Nothing is needed except the lines below that run from the one with "flow/design.v, too long" through the one with "export NUM_CORES = 4", repeated exactly.

╭─ INFORMATION GIVEN

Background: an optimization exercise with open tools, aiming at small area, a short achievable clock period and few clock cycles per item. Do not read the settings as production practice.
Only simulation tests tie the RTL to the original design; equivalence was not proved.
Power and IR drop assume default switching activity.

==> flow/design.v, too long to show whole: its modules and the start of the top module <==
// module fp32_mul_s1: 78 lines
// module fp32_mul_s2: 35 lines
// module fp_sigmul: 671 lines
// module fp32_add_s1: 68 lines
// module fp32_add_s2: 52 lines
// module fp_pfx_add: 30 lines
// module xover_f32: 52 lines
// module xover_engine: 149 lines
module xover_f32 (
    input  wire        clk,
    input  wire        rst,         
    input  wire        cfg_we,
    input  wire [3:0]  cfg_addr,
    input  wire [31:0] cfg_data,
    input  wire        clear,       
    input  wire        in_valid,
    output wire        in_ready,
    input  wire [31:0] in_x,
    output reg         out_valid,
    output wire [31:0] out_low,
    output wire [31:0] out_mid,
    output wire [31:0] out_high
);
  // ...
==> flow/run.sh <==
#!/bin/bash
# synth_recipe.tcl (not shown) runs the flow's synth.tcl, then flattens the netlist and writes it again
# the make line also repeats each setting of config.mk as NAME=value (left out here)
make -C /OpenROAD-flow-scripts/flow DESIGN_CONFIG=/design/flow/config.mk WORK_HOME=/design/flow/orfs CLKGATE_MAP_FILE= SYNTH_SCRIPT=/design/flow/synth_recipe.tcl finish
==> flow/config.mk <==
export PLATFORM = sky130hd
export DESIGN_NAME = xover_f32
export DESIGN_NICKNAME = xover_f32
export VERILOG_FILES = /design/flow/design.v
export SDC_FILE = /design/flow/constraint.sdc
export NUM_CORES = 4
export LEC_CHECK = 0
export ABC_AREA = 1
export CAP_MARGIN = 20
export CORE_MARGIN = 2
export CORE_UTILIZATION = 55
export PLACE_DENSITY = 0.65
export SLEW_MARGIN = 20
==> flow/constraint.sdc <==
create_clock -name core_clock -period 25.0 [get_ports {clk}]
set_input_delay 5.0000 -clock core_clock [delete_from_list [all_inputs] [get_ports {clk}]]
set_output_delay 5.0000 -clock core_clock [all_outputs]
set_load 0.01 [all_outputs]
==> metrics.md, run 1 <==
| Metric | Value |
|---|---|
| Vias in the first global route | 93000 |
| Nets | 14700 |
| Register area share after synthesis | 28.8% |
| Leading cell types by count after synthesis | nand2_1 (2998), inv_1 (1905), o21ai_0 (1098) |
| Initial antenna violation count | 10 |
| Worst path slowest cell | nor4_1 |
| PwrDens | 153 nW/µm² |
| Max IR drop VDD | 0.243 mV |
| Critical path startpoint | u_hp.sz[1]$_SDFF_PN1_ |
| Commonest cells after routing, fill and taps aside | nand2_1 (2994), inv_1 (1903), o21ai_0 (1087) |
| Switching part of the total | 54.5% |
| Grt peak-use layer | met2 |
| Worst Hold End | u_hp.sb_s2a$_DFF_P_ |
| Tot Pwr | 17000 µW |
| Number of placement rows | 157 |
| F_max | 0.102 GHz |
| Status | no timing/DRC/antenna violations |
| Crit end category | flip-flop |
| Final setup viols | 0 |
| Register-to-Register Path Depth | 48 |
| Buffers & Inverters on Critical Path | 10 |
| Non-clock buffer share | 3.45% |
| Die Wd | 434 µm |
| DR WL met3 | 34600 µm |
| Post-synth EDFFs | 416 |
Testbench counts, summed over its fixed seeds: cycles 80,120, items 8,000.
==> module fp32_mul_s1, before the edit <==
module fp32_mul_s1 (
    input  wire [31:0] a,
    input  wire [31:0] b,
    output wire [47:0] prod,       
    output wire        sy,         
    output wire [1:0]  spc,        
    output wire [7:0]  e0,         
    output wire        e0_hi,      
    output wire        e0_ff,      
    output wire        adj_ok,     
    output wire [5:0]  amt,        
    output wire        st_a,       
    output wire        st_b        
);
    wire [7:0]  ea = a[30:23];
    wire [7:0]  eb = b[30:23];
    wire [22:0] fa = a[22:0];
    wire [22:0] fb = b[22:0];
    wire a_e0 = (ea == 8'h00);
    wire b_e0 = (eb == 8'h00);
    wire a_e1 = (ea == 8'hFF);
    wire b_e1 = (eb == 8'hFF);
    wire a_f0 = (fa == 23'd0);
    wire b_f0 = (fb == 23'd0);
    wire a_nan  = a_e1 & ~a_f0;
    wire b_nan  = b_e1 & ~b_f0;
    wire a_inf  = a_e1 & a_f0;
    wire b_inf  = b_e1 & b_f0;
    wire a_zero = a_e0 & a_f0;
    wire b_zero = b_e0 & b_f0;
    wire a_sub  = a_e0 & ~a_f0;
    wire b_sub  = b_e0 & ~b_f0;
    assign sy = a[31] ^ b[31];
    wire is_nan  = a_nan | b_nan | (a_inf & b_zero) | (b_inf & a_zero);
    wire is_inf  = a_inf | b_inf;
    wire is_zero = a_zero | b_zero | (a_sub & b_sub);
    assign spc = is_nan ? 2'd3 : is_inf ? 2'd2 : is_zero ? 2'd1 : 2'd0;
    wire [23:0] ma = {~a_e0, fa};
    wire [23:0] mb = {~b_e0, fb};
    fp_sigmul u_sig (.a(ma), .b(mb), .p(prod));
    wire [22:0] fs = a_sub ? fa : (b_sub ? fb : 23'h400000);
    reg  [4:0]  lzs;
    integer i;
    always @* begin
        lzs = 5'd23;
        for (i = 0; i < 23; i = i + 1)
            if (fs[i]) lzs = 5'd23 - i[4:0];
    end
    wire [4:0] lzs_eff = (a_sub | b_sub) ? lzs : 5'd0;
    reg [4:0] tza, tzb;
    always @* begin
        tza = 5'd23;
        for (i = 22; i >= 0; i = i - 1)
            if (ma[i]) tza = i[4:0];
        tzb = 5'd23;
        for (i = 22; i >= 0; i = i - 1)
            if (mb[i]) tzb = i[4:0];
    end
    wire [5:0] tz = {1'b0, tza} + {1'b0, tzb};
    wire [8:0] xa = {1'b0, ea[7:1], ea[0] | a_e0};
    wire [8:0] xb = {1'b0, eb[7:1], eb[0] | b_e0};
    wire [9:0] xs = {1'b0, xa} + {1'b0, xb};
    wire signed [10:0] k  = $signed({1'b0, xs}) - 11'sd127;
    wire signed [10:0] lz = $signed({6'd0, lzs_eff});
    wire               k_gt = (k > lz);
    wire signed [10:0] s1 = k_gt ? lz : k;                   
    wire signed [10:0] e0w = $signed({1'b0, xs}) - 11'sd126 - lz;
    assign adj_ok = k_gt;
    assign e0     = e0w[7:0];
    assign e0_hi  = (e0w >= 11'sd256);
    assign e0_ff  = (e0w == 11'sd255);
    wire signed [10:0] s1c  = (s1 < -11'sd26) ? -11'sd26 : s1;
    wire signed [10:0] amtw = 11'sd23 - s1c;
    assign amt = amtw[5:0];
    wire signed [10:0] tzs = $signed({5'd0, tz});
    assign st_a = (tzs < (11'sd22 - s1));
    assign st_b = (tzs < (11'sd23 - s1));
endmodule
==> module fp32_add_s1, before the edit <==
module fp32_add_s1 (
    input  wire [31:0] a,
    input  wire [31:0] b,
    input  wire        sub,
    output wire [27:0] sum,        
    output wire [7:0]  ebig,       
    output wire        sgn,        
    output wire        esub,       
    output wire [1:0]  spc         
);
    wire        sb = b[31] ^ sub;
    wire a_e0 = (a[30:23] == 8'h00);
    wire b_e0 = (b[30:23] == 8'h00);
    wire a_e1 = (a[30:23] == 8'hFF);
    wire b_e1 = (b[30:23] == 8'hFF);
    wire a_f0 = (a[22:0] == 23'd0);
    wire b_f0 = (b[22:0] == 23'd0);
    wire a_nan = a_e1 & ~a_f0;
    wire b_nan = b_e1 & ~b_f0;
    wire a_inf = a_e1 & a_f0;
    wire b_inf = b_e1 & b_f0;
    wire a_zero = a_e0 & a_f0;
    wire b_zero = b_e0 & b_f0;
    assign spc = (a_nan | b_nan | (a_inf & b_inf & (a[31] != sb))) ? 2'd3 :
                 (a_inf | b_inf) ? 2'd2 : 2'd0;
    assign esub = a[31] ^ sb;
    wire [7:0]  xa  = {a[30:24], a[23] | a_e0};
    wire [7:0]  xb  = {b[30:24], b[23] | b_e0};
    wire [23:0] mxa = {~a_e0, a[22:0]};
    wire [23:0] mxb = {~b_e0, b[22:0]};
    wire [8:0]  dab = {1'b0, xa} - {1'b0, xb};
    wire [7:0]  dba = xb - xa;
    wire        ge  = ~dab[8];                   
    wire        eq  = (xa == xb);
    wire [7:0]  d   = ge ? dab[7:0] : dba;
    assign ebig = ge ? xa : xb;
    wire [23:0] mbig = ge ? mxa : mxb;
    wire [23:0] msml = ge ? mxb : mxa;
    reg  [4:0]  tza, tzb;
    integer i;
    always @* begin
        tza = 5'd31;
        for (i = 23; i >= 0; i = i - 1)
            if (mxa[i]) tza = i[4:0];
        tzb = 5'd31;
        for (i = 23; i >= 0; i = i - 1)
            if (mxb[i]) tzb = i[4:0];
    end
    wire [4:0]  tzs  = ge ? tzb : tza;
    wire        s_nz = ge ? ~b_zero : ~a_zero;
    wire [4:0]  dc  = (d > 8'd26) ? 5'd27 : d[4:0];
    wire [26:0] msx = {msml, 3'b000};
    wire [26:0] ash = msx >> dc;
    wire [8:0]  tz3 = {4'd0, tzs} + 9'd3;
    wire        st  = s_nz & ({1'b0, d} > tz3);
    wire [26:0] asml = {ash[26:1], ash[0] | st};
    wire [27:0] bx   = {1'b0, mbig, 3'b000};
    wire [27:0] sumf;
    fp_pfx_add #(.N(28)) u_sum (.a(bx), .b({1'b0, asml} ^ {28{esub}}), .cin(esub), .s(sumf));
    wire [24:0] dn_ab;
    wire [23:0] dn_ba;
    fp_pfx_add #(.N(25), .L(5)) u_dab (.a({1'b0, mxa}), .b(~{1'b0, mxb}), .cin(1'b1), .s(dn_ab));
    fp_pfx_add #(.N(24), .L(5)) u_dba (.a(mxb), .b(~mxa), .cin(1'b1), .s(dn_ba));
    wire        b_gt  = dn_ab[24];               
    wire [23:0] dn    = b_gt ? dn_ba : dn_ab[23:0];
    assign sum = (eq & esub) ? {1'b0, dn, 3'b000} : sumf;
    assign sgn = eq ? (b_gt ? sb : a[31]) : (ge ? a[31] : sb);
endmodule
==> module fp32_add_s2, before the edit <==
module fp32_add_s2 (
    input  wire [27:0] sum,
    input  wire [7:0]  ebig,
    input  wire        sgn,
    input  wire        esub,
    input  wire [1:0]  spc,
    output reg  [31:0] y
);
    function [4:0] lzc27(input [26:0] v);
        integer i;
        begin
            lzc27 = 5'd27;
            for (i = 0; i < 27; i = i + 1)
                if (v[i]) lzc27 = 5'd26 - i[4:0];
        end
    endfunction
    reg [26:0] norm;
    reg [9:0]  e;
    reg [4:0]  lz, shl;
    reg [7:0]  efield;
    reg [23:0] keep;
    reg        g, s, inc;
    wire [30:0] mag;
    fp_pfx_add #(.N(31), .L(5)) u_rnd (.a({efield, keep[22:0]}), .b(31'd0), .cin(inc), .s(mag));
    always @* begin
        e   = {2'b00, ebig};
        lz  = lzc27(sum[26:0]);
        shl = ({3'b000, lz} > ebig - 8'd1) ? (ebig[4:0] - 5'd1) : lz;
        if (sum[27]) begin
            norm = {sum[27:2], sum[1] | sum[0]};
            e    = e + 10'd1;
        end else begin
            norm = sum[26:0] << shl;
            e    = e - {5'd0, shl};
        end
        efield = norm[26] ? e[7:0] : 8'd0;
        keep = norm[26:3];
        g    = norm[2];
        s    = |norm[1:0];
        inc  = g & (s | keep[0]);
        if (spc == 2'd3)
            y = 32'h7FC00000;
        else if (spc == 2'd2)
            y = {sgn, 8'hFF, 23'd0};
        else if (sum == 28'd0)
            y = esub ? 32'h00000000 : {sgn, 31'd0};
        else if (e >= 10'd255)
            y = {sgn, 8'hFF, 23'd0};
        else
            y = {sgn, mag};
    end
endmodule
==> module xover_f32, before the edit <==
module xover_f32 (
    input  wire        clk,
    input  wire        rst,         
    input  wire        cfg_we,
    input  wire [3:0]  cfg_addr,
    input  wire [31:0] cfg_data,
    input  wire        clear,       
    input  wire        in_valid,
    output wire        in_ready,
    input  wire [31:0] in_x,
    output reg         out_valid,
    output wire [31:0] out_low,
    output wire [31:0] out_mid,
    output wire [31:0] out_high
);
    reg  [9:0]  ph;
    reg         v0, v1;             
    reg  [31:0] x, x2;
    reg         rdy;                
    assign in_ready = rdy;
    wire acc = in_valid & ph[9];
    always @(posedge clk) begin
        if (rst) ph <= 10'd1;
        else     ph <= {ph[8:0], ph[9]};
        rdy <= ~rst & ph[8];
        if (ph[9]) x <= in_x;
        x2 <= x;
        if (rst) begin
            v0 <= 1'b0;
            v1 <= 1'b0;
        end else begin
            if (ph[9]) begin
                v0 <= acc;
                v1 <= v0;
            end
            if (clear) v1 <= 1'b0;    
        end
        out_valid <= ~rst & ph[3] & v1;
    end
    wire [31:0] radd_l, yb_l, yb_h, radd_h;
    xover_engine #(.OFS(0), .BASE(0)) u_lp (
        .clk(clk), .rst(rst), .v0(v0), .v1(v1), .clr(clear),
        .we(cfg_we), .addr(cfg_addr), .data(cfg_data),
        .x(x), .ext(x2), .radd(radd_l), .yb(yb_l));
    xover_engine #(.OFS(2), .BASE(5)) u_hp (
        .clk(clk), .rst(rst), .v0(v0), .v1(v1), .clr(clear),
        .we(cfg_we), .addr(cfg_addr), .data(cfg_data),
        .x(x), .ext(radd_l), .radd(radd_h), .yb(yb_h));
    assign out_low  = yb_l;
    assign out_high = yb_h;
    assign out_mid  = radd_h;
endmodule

╰─

● **ANSWER FOR THE TASK**:
==> flow/design.v, too long to show whole: its modules and the start of the top module <==
// module fp32_mul_s1: 78 lines
// module fp32_mul_s2: 35 lines
// module fp_sigmul: 671 lines
// module fp32_add_s1: 68 lines
// module fp32_add_s2: 52 lines
// module fp_pfx_add: 30 lines
// module xover_f32: 52 lines
// module xover_engine: 149 lines
module xover_f32 (
    input  wire        clk,
    input  wire        rst,         
    input  wire        cfg_we,
    input  wire [3:0]  cfg_addr,
    input  wire [31:0] cfg_data,
    input  wire        clear,       
    input  wire        in_valid,
    output wire        in_ready,
    input  wire [31:0] in_x,
    output reg         out_valid,
    output wire [31:0] out_low,
    output wire [31:0] out_mid,
    output wire [31:0] out_high
);
  // ...
==> flow/run.sh <==
#!/bin/bash
# synth_recipe.tcl (not shown) runs the flow's synth.tcl, then flattens the netlist and writes it again
# the make line also repeats each setting of config.mk as NAME=value (left out here)
make -C /OpenROAD-flow-scripts/flow DESIGN_CONFIG=/design/flow/config.mk WORK_HOME=/design/flow/orfs CLKGATE_MAP_FILE= SYNTH_SCRIPT=/design/flow/synth_recipe.tcl finish
==> flow/config.mk <==
export PLATFORM = sky130hd
export DESIGN_NAME = xover_f32
export DESIGN_NICKNAME = xover_f32
export VERILOG_FILES = /design/flow/design.v
export SDC_FILE = /design/flow/constraint.sdc
export NUM_CORES = 4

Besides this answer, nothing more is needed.